Background to research
People living with diabetes can be at a higher risk of kidney disease, and having kidney disease also puts people at risk of heart disease and problems with blood vessels.
sNogo-B is a new protein that’s been found in the blood, and high levels of this seem to protect people with diabetes from kidney disease.
Prof Gnudi has found that sNogo-B does this by helping to ‘turn on’ or ‘turn up’ specific signalling molecules in the blood, and these signals can have a protective effect on blood vessels and kidney cells. He wants to find out more about exactly how this works.
Research aims
Prof Gnudi and his team will use sNogo-B to tune these signals up and down, and on and off in kidney cells. They’re looking to see if there’s a difference in the effects depending on whether the cells are grown in normal conditions, or conditions that simulate diabetes.

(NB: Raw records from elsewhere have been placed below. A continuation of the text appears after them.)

Design color_match, start of the top module:
module color_match (
    input  wire       clk,
    input  wire       rst_n,
    input  wire [7:0] get_r,
    input  wire [7:0] get_g,
    input  wire [7:0] get_b,
    input  wire [7:0] set_r,
    input  wire [7:0] set_g,
    input  wire [7:0] set_b,
    input  wire [2:0] threshold_level,
    output wire [8:0] get_h,
    output wire [7:0] get_s,
    output wire [7:0] get_v,
    output wire [8:0] set_h,
    output wire [7:0] set_s,
    output wire [7:0] set_v,
    output wire [1:0] similar_flag
);
Size in the first run: about 4,300 cells after synthesis, ~170 flip-flops, roughly 110 I/O pins.
Settings: LEC_CHECK=0, CAP_MARGIN=20, CELL_PAD_IN_SITES_GLOBAL_PLACEMENT=1, CORE_MARGIN=3, CORE_UTILIZATION=51, CTS_CLUSTER_SIZE=45, GPL_ROUTABILITY_DRIVEN=1, MAX_ROUTING_LAYER=met5, MIN_ROUTING_LAYER=met1, SLEW_MARGIN=20, TNS_END_PERCENT=25; clock period 28.0 ns.
run.sh (not shown) runs the stock make flow with config.mk's settings and CLKGATE_MAP_FILE=.
==> next run, changes <==
CORE_UTILIZATION = 40   (was 51)
GPL_ROUTABILITY_DRIVEN = 0   (was 1)
MIN_ROUTING_LAYER = met2   (was met1)
TNS_END_PERCENT = not set   (was 25)
=> The changed run completed without violations. Worst setup slack loses 0.17 ns. Worst hold slack hardly moves. Sequential share of layout area is lower by 0.36 points. Design area rises by 3.5%. Clock skew is higher by 0.014 ns. Core utilization goes down by 12 points. Flip-flop count stays the same. Critical path depth is higher by 5.

Starting RTL as in the previous note.
make LEC_CHECK=0 ABC_AREA=1 CAP_MARGIN=20 CORE_ASPECT_RATIO=0.53 CORE_MARGIN=9 CORE_UTILIZATION=39 CTS_CLUSTER_SIZE=47 MAX_ROUTING_LAYER=met5 PLACE_DENSITY=0.48 SETUP_SLACK_MARGIN=3.45 SLEW_MARGIN=5 TNS_END_PERCENT=10 finish   # period 19.4 ns
The baseline produced a layout that fails on setup timing.
Then changed:
==> flow/config.mk (replaced) <==
export PLATFORM = sky130hd
export DESIGN_NAME = color_match
export DESIGN_NICKNAME = color_match
export VERILOG_FILES = /design/flow/design.v
export SDC_FILE = /design/flow/constraint.sdc
export NUM_CORES = 4
export LEC_CHECK = 0
export ABC_AREA = 1
export CAP_MARGIN = 20
export CORE_ASPECT_RATIO = 1.43
export CORE_MARGIN = 2
export CORE_UTILIZATION = 72
export CTS_CLUSTER_DIAMETER = 243
export CTS_CLUSTER_SIZE = 47
export MAX_ROUTING_LAYER = met4
export PLACE_DENSITY_LB_ADDON = 0.01
export SETUP_SLACK_MARGIN = 3.45
export SLEW_MARGIN = 25
export TNS_END_PERCENT = 10
==> flow/constraint.sdc (replaced) <==
create_clock -name core_clock -period 27.5 [get_ports {clk}]
set_input_delay 5.5000 -clock core_clock [delete_from_list [all_inputs] [get_ports {clk}]]
set_output_delay 5.5000 -clock core_clock [all_outputs]
set_load 0.01 [all_outputs]
Outcome: Now the flow stopped in global routing (5_1_grt), error GRT-0232; synthesized area stays the same; die area went down by 50%; synthesized cell count does not change.
Then changed:
==> flow/config.mk (replaced) <==
export PLATFORM = sky130hd
export DESIGN_NAME = color_match
export DESIGN_NICKNAME = color_match
export VERILOG_FILES = /design/flow/design.v
export SDC_FILE = /design/flow/constraint.sdc
export NUM_CORES = 4
export LEC_CHECK = 0
export CAP_MARGIN = 20
export CORE_MARGIN = 2
export CORE_UTILIZATION = 44
export PLACE_DENSITY = 0.6
export SLEW_MARGIN = 20
==> flow/constraint.sdc (replaced) <==
create_clock -name core_clock -period 27.2 [get_ports {clk}]
set_input_delay 5.4400 -clock core_clock [delete_from_list [all_inputs] [get_ports {clk}]]
set_output_delay 5.4400 -clock core_clock [all_outputs]
set_load 0.01 [all_outputs]
This time the run finished with timing, DRC and antenna clean.
Die area grows by 63%.
Synthesized area goes up by 0.72%.
Synthesized cell count came out lower by 15%.

== run A ==
Starting RTL as in the previous note.
clock: 17.2 ns
lec_check: 0
abc_area: 1
cap_margin: 20
core_aspect_ratio: 0.5
core_margin: 2
core_utilization: 72
cts_cluster_diameter: 393
cts_cluster_size: 99
place_density: 0.4
setup_slack_margin: 4.07
slew_margin: 20
tns_end_percent: 10
Tool error DPL-0038 stopped run A during clock tree synthesis (4_1_cts); no final results.
For run B, these inputs were changed with respect to run A:
# run A
export LEC_CHECK = 0
export ABC_AREA = 1
export CAP_MARGIN = 20
export CORE_ASPECT_RATIO = 0.5
export CORE_MARGIN = 2
export CORE_UTILIZATION = 72
export CTS_CLUSTER_DIAMETER = 393
export CTS_CLUSTER_SIZE = 99
export PLACE_DENSITY = 0.4
export SETUP_SLACK_MARGIN = 4.07
export SLEW_MARGIN = 20
export TNS_END_PERCENT = 10
create_clock -name core_clock -period 17.2 [get_ports {clk}]
# run B
export LEC_CHECK = 0
export CAP_MARGIN = 20
export CORE_MARGIN = 2
export CORE_UTILIZATION = 56
export SETUP_SLACK_MARGIN = 4.39
export SLEW_MARGIN = 20
create_clock -name core_clock -period 15.1 [get_ports {clk}]
[summary]
- Taking run A as the reference, in run B sequential cell area fraction in the yosys report shows no meaningful change; cell area reported after detailed placement shows an increase of about 3.6%.
- Going from run A to run B, total number of placement rows grew by more than half.
- Diff run A and run B: effective utilization at floorplan lower in run B
- Layout checks on run B: not met. Flow itself completed; violations: negative setup slack.
- Run B ended with more netlist area before placement than run A.
- The gate count after technology mapping reported for run B is smaller than that of run A by about 15%.
- Run B vs run A: mux share of post-synthesis cell area up in run B
- The die used by run B is larger than the one used by run A.
- Diff run A -> run B: number of placed instances, taps included decreased about 8%; vertical die dimension increased 92 µm.
#### Input delta (run C over run B)
# run B
export LEC_CHECK = 0
export CAP_MARGIN = 20
export CORE_MARGIN = 2
export CORE_UTILIZATION = 56
export SETUP_SLACK_MARGIN = 4.39
export SLEW_MARGIN = 20
create_clock -name core_clock -period 15.1 [get_ports {clk}]
# run C
export LEC_CHECK = 0
export CAP_MARGIN = 20
export CORE_MARGIN = 2
export CORE_UTILIZATION = 65
export MAX_ROUTING_LAYER = met4
export SETUP_SLACK_MARGIN = 4.43
export SLEW_MARGIN = 20
create_clock -name core_clock -period 29.3 [get_ports {clk}]
## What came out
Routed length on met2, run B and run C: larger value in run B. Run C: register fraction of the total cell area higher than run B. Note that the instance count on the critical path recorded for run B amounts to 0.944 times the value seen in run C. Looking at slowest cell on the critical path, the or4_4 result is from run B; the or4b_4 one comes from run C. Run C: complete, dirty (negative setup slack).
For run D, these inputs were changed with respect to run C:
# run C
export LEC_CHECK = 0
export CAP_MARGIN = 20
export CORE_MARGIN = 2
export CORE_UTILIZATION = 65
export MAX_ROUTING_LAYER = met4
export SETUP_SLACK_MARGIN = 4.43
export SLEW_MARGIN = 20
create_clock -name core_clock -period 29.3 [get_ports {clk}]
# run D
export LEC_CHECK = 0
export CAP_MARGIN = 20
export CORE_MARGIN = 2
export CORE_UTILIZATION = 45
export PLACE_DENSITY = 0.6
export SLEW_MARGIN = 20
create_clock -name core_clock -period 17.2 [get_ports {clk}]
Results
Layout checks on run D: not met. Flow itself completed; violations: negative setup slack.
The lower worst setup slack came out of run D.
Taking run C as the reference, in run D maximum clock skew at final layout shrank by 0.025 ns; global-route wire length before repair picked up an extra 13000 µm; cell count after placement saw an increase; finished layout cell area increased by 17% relative to the old numbers; final routed wirelength across all metal layers fell by about 11%.
Compared with run C, run D shows number of gates given a new drive strength after cts that has gone down by more than a quarter.
Run D: length in cells of the worst reg-to-reg path lower than run C
Via count of run D falls short of that of run C by a few percent.
Relative to run D, the following input files were edited for run E:
# run D
export LEC_CHECK = 0
export CAP_MARGIN = 20
export CORE_MARGIN = 2
export CORE_UTILIZATION = 45
export PLACE_DENSITY = 0.6
export SLEW_MARGIN = 20
create_clock -name core_clock -period 17.2 [get_ports {clk}]
# run E
export LEC_CHECK = 0
export CAP_MARGIN = 20
export CORE_MARGIN = 2
export CORE_UTILIZATION = 52
export CTS_CLUSTER_SIZE = 99
export PLACE_DENSITY = 0.6
export SETUP_SLACK_MARGIN = 4.07
export SLEW_MARGIN = 20
create_clock -name core_clock -period 17.2 [get_ports {clk}]
[summary]
Run E had finished all stages when the layout checks came back failing, citing negative setup slack. Looking at met2 layer wire length in the routed design, run E sits about 3.5% higher than run D does. Per the comparison of run E with run D, via count rose 2.9%, worst-margin pin slew climbed 0.10 ns, flip-flop count about even, final net count now sits at about the same level. When run E is set beside run D, its global-route wire length before repair turns out to be 3800 µm larger. Taking run D as the reference, in run E setup slack climbed 0.26 ns, design area barely changed, part of the cycle the worst path needs dropped 1.5 points.
The inputs of run F differ from those of run E as listed below.
# run E
export LEC_CHECK = 0
export CAP_MARGIN = 20
export CORE_MARGIN = 2
export CORE_UTILIZATION = 52
export CTS_CLUSTER_SIZE = 99
export PLACE_DENSITY = 0.6
export SETUP_SLACK_MARGIN = 4.07
export SLEW_MARGIN = 20
create_clock -name core_clock -period 17.2 [get_ports {clk}]
# run F
export LEC_CHECK = 0
export CAP_MARGIN = 20
export CORE_MARGIN = 2
export CORE_UTILIZATION = 65
export MAX_ROUTING_LAYER = met4
export PLACE_DENSITY = 0.6
export SETUP_SLACK_MARGIN = 3.64
export SLEW_MARGIN = 20
create_clock -name core_clock -period 28.0 [get_ports {clk}]
Although it ran to completion, run F produced a layout that fails the final checks because of negative setup slack.
The lower global-route met2 utilization of run E and run F is in run E.
Relative to run E, number of vias per cell after detailed routing has gone up in run F.
Re share of the clock period used by the worst path after layout: run E was higher than run F.
Taking run F as 1.0, run E lands at 1.17 on final cell area excluding filler cells.
Summary of run F over run E: fmax went down; placement-stage worst setup slack went up; cell area after placement went down.

color_match again, from the RTL that the note above started with.
Design color_match, start of the top module:
module color_match (
    input  wire       clk,
    input  wire       rst_n,
    input  wire [7:0] get_r,
    input  wire [7:0] get_g,
    input  wire [7:0] get_b,
    input  wire [7:0] set_r,
    input  wire [7:0] set_g,
    input  wire [7:0] set_b,
    input  wire [2:0] threshold_level,
    output wire [8:0] get_h,
    output wire [7:0] get_s,
    output wire [7:0] get_v,
    output wire [8:0] set_h,
    output wire [7:0] set_s,
    output wire [7:0] set_v,
    output wire [1:0] similar_flag
);
    rgb_hsv rgb_hsv_get_inst (
        .clk   (clk),
        .rst   (rst_n),
        .rgb_r (get_r),
        .rgb_g (get_g),
        .rgb_b (get_b),
        .hsv_h (get_h),
        .hsv_s (get_s),
        .hsv_v (get_v)
    );
    rgb_hsv rgb_hsv_set_inst (
        .clk   (clk),
        .rst   (rst_n),
        .rgb_r (set_r),
        .rgb_g (set_g),
        .rgb_b (set_b),
        .hsv_h (set_h),
        .hsv_s (set_s),
        .hsv_v (set_v)
    );
    HSVComparator HSVComparator_inst (
        .clk             (clk),
        .hsv_get_h       (get_h),
        .hsv_get_s       ({1'b0, get_s}),
        .hsv_get_v       ({1'b0, get_v}),
        .hsv_set_h       (set_h),
        .hsv_set_s       ({1'b0, set_s}),
        .hsv_set_v       ({1'b0, set_v}),
        .threshold_level (threshold_level),
        .similar_flag    (similar_flag)
    );
endmodule
==> flow/config.mk <==
export PLATFORM = sky130hd
export DESIGN_NAME = color_match
export DESIGN_NICKNAME = color_match
export VERILOG_FILES = /design/flow/design.v
export SDC_FILE = /design/flow/constraint.sdc
export NUM_CORES = 4
export LEC_CHECK = 0
export ABC_AREA = 1
export CAP_MARGIN = 20
export CORE_ASPECT_RATIO = 0.5
export CORE_MARGIN = 2
export CORE_UTILIZATION = 52
export CTS_CLUSTER_DIAMETER = 393
export CTS_CLUSTER_SIZE = 99
export PLACE_DENSITY = 0.6
export SETUP_SLACK_MARGIN = 4.07
export SLEW_MARGIN = 20
==> flow/constraint.sdc <==
create_clock -name core_clock -period 17.2 [get_ports {clk}]
set_input_delay 3.4400 -clock core_clock [delete_from_list [all_inputs] [get_ports {clk}]]
set_output_delay 3.4400 -clock core_clock [all_outputs]
set_load 0.01 [all_outputs]
The baseline reached the layout checks and failed them: setup timing.
Edit:
- CAP_MARGIN: 20 -> 5
- CORE_ASPECT_RATIO: 0.5 -> not set
- CORE_UTILIZATION: 52 -> 71
- CTS_CLUSTER_SIZE: 99 -> 33
- HOLD_SLACK_MARGIN: not set -> -0.1
- PLACE_DENSITY: 0.6 -> not set
- SETUP_SLACK_MARGIN: 4.07 -> not set
- clock period: 17.2 -> 18.3 ns (I/O delays scaled with it)
The new run stopped in 4_1_cts (DPL-0038); die area came out lower by 27%; synthesized cell count stays the same; area after synthesis stays the same.

The RTL this note starts from:
==> flow/design.v <==
module  rgb_hsv(
	input                         clk,
	input                         rst,	
	input	     [7:0]            rgb_r,
	input	     [7:0]            rgb_g,
	input	     [7:0]            rgb_b,	
	output reg [8:0] 			  hsv_h, 
	output reg [7:0] 			  hsv_s, 
	output reg [7:0] 			  hsv_v  
);
reg [7:0] top; 
reg [13:0] top_60; 
reg [2:0] rgb_se;
reg [2:0] rgb_se_n; 
reg [7:0] max; 
reg [7:0] min; 
reg [7:0] max_min; 
reg [7:0] hsv_s_m;
reg [7:0] max_n;
reg [7:0] division; 
wire r_g, r_b, g_b;
assign r_g = (rgb_r > rgb_g)? 1'b1:1'b0; 
assign r_b = (rgb_r > rgb_b)? 1'b1:1'b0; 
assign g_b = (rgb_g > rgb_b)? 1'b1:1'b0; 
always @ (posedge clk or negedge rst)
begin
	if (!rst)
	begin
		max <= 8'd0;
		min <= 8'd0;
		top <= 8'd0;
		rgb_se <= 3'b010;
	end
	else 
	begin
	case ({r_g,r_b,g_b})
	3'b000:
			begin 
			max <= rgb_b;
			min <= rgb_r;
			top <= rgb_g - rgb_r; 
			rgb_se <= 3'b000;
			end
	3'b001:
			begin 
			max <= rgb_g;
			min <= rgb_r;
			top <= rgb_b - rgb_r; 
			rgb_se <= 3'b001;
			end
	3'b011:
			begin 
			max <= rgb_g;
			min <= rgb_b;
			top <= rgb_r - rgb_b; 
			rgb_se <= 3'b011;
			end
	3'b100:
			begin 
			max <= rgb_b;
			min <= rgb_g;
			top <= rgb_r - rgb_g; 
			rgb_se <= 3'b100;
			end
	3'b110:
			begin 
			max <= rgb_r;
			min <= rgb_g;
			top <= rgb_b - rgb_g; 
			rgb_se <= 3'b110;
			end
	3'b111:
			begin 
			max <= rgb_r;
			min <= rgb_b;
			top <= rgb_g - rgb_b; 
			rgb_se <= 3'b111;
			end
	default
			begin
			max <= 8'd0;
			min <= 8'd0;
			top <= 8'd0;
			rgb_se <= 3'b010;
			end
	endcase
end
end
always @ (posedge clk or negedge rst)
begin
	if (!rst)
		begin
		top_60 <= 14'd0;
		rgb_se_n <= 3'b010;
		max_min <= 8'd0;
		max_n <= 8'd0;
		end
	else
		begin
		top_60 <= {top,6'b000000} - {top,2'b00}; 
		rgb_se_n <= rgb_se;
		max_min <= max - min;
		max_n <= max;
		end
end
always @ (*)
begin
	division = (max_min > 8'd0) ? top_60 / max_min : 8'd240; 
end
always @ (posedge clk or negedge rst)
begin
	if (!rst)
		hsv_h <= 9'd0;
	else 
	begin
	case (rgb_se_n)
	3'b000:
			hsv_h <= 9'd240 - division; 
	3'b001:
			hsv_h <= 9'd120 + division; 
	3'b011:
			hsv_h <= 9'd120 - division; 
	3'b100:
			hsv_h <= 9'd240 + division; 
	3'b110:
			hsv_h <= 9'd360 - division; 
	3'b111:
			hsv_h <= division; 
	default
			hsv_h <= 9'd0;
	endcase
end
end
always @ (*)
begin
	hsv_s_m = (max_n > 8'd0)? ((max_min == max_n) ? 8'd255 : {max_min[7:0],8'b00000000} / max_n) : 8'd0;
end
always@(posedge clk or negedge rst)
begin
	if (!rst)
      hsv_s <= 8'd0;
	else
	hsv_s <= hsv_s_m;
end
always@(posedge clk or negedge rst)
begin
  if (!rst)
  hsv_v <= 8'd0;
  else
  hsv_v <= max_n;
 end
endmodule
module HSVComparator (
    input   clk,
    input wire [8:0] hsv_get_h, hsv_get_s, hsv_get_v,
    input wire [8:0] hsv_set_h, hsv_set_s, hsv_set_v,
    input wire [2:0] threshold_level,
    output reg [1:0] similar_flag  
);
parameter THRESHOLD1_H = 60, THRESHOLD1_S = 32, THRESHOLD1_V = 32;   
parameter THRESHOLD2_H = 15, THRESHOLD2_S = 8,  THRESHOLD2_V = 8;  
parameter THRESHOLD3_H = 10, THRESHOLD3_S = 5,  THRESHOLD3_V = 5;  
parameter THRESHOLD4_H = 5,  THRESHOLD4_S = 3,  THRESHOLD4_V = 3;   
reg [8:0] h_diff, s_diff, v_diff;
function [8:0] abs_diff;
    input [8:0] a, b;
    if (a > b) begin
        abs_diff = a - b;
    end else begin
        abs_diff = b - a;
    end
endfunction
always @(posedge clk) begin
    similar_flag <= 2'b0;  
    h_diff = abs_diff(hsv_get_h, hsv_set_h);
    s_diff = abs_diff(hsv_get_s, hsv_set_s);
    v_diff = abs_diff(hsv_get_v, hsv_set_v);
    if (h_diff > 180) begin
        h_diff = 360 - h_diff;
    end
    if ({hsv_set_h,hsv_set_s,hsv_set_v} == 24'b0)begin
        similar_flag <= 2'b10;
    end
    else begin
    case(threshold_level)
        3'b000: begin  
            if (h_diff <= THRESHOLD1_H && s_diff <= THRESHOLD1_S && v_diff <= THRESHOLD1_V) begin
                similar_flag <= 2'b01;  
            end
        end
        3'b001: begin  
            if (h_diff <= THRESHOLD2_H && s_diff <= THRESHOLD2_S && v_diff <= THRESHOLD2_V) begin
                similar_flag <= 2'b01;  
            end
        end
        3'b010: begin  
            if (h_diff <= THRESHOLD3_H && s_diff <= THRESHOLD3_S && v_diff <= THRESHOLD3_V) begin
                similar_flag <= 2'b01;  
            end
        end
        3'b111: begin  
            if (h_diff <= THRESHOLD4_H && s_diff <= THRESHOLD4_S && v_diff <= THRESHOLD4_V) begin
                similar_flag <= 2'b01;  
            end
        end
        default: ;  
    endcase 
    end
end
endmodule
module color_match (
    input  wire       clk,
    input  wire       rst_n,
    input  wire [7:0] get_r,
    input  wire [7:0] get_g,
    input  wire [7:0] get_b,
    input  wire [7:0] set_r,
    input  wire [7:0] set_g,
    input  wire [7:0] set_b,
    input  wire [2:0] threshold_level,
    output wire [8:0] get_h,
    output wire [7:0] get_s,
    output wire [7:0] get_v,
    output wire [8:0] set_h,
    output wire [7:0] set_s,
    output wire [7:0] set_v,
    output wire [1:0] similar_flag
);
    rgb_hsv rgb_hsv_get_inst (
        .clk   (clk),
        .rst   (rst_n),
        .rgb_r (get_r),
        .rgb_g (get_g),
        .rgb_b (get_b),
        .hsv_h (get_h),
        .hsv_s (get_s),
        .hsv_v (get_v)
    );
    rgb_hsv rgb_hsv_set_inst (
        .clk   (clk),
        .rst   (rst_n),
        .rgb_r (set_r),
        .rgb_g (set_g),
        .rgb_b (set_b),
        .hsv_h (set_h),
        .hsv_s (set_s),
        .hsv_v (set_v)
    );
    HSVComparator HSVComparator_inst (
        .clk             (clk),
        .hsv_get_h       (get_h),
        .hsv_get_s       ({1'b0, get_s}),
        .hsv_get_v       ({1'b0, get_v}),
        .hsv_set_h       (set_h),
        .hsv_set_s       ({1'b0, set_s}),
        .hsv_set_v       ({1'b0, set_v}),
        .threshold_level (threshold_level),
        .similar_flag    (similar_flag)
    );
endmodule
clock: 18.3 ns
lec_check: 0
abc_area: 1
cap_margin: 20
core_margin: 2
core_utilization: 71
cts_cluster_diameter: 236
cts_cluster_size: 33
hold_slack_margin: -0.1
place_density: 0.95
slew_margin: 20
The first run ended with an error in clock tree synthesis.
Rerun with:
- CORE_UTILIZATION: 71 -> 48
- CTS_CLUSTER_DIAMETER: 236 -> 49
- CTS_CLUSTER_SIZE: 33 -> 100
- HOLD_SLACK_MARGIN: -0.1 -> default
- PLACE_DENSITY: 0.95 -> default
- clock period: 18.3 -> 28.0 ns (I/O delays scaled with it)
- This time the run completed without violations
- synthesized area does not change
- die area rose by 47%
- synthesized cell count does not change
Rerun with:
- ABC_AREA: 1 -> default
- CORE_UTILIZATION: 48 -> 40
- CTS_CLUSTER_DIAMETER: 49 -> default
- CTS_CLUSTER_SIZE: 100 -> default
- HOLD_SLACK_MARGIN: default -> -0.06
- PLACE_DENSITY: default -> 0.6
- SETUP_SLACK_MARGIN: default -> -2.0
- TNS_END_PERCENT: default -> 60
Effect:
- The new run produced a layout that fails on negative setup slack
- first-iteration DRC count is higher by 31%
- worst setup slack got worse by 2.9 ns
- sequential cell count does not change
- non-clock buffer count went up by 134
- clock-buffer cell count falls by 2
Rerun with:
- ABC_AREA: default -> 0
- CORE_UTILIZATION: 40 -> 48
- CTS_CLUSTER_DIAMETER: default -> 344
- CTS_CLUSTER_SIZE: default -> 100
- HOLD_SLACK_MARGIN: -0.06 -> default
- PLACE_DENSITY: 0.6 -> default
- SETUP_SLACK_MARGIN: -2.0 -> default
- TNS_END_PERCENT: 60 -> 35
Now the flow finished clean.
Flip-flop count is unchanged.
Setup slack gains 1.5 ns.
Non-clock buffer count goes up by 111.
Fmax climbs by 5.5%.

They’ll also do this in mice with and without diabetes, and measure how well sNogo-B can protect cells and blood vessels in their kidneys.
Potential benefit to people with diabetes
Understanding more about how sNogo-B works could help scientists to develop new treatments for kidney disease that don’t just protect kidney cells, but also all the blood vessels in the whole body. Such treatments could help to lower the risk of heart disease for people living with diabetes too, protecting them from the serious harm diabetes can cause.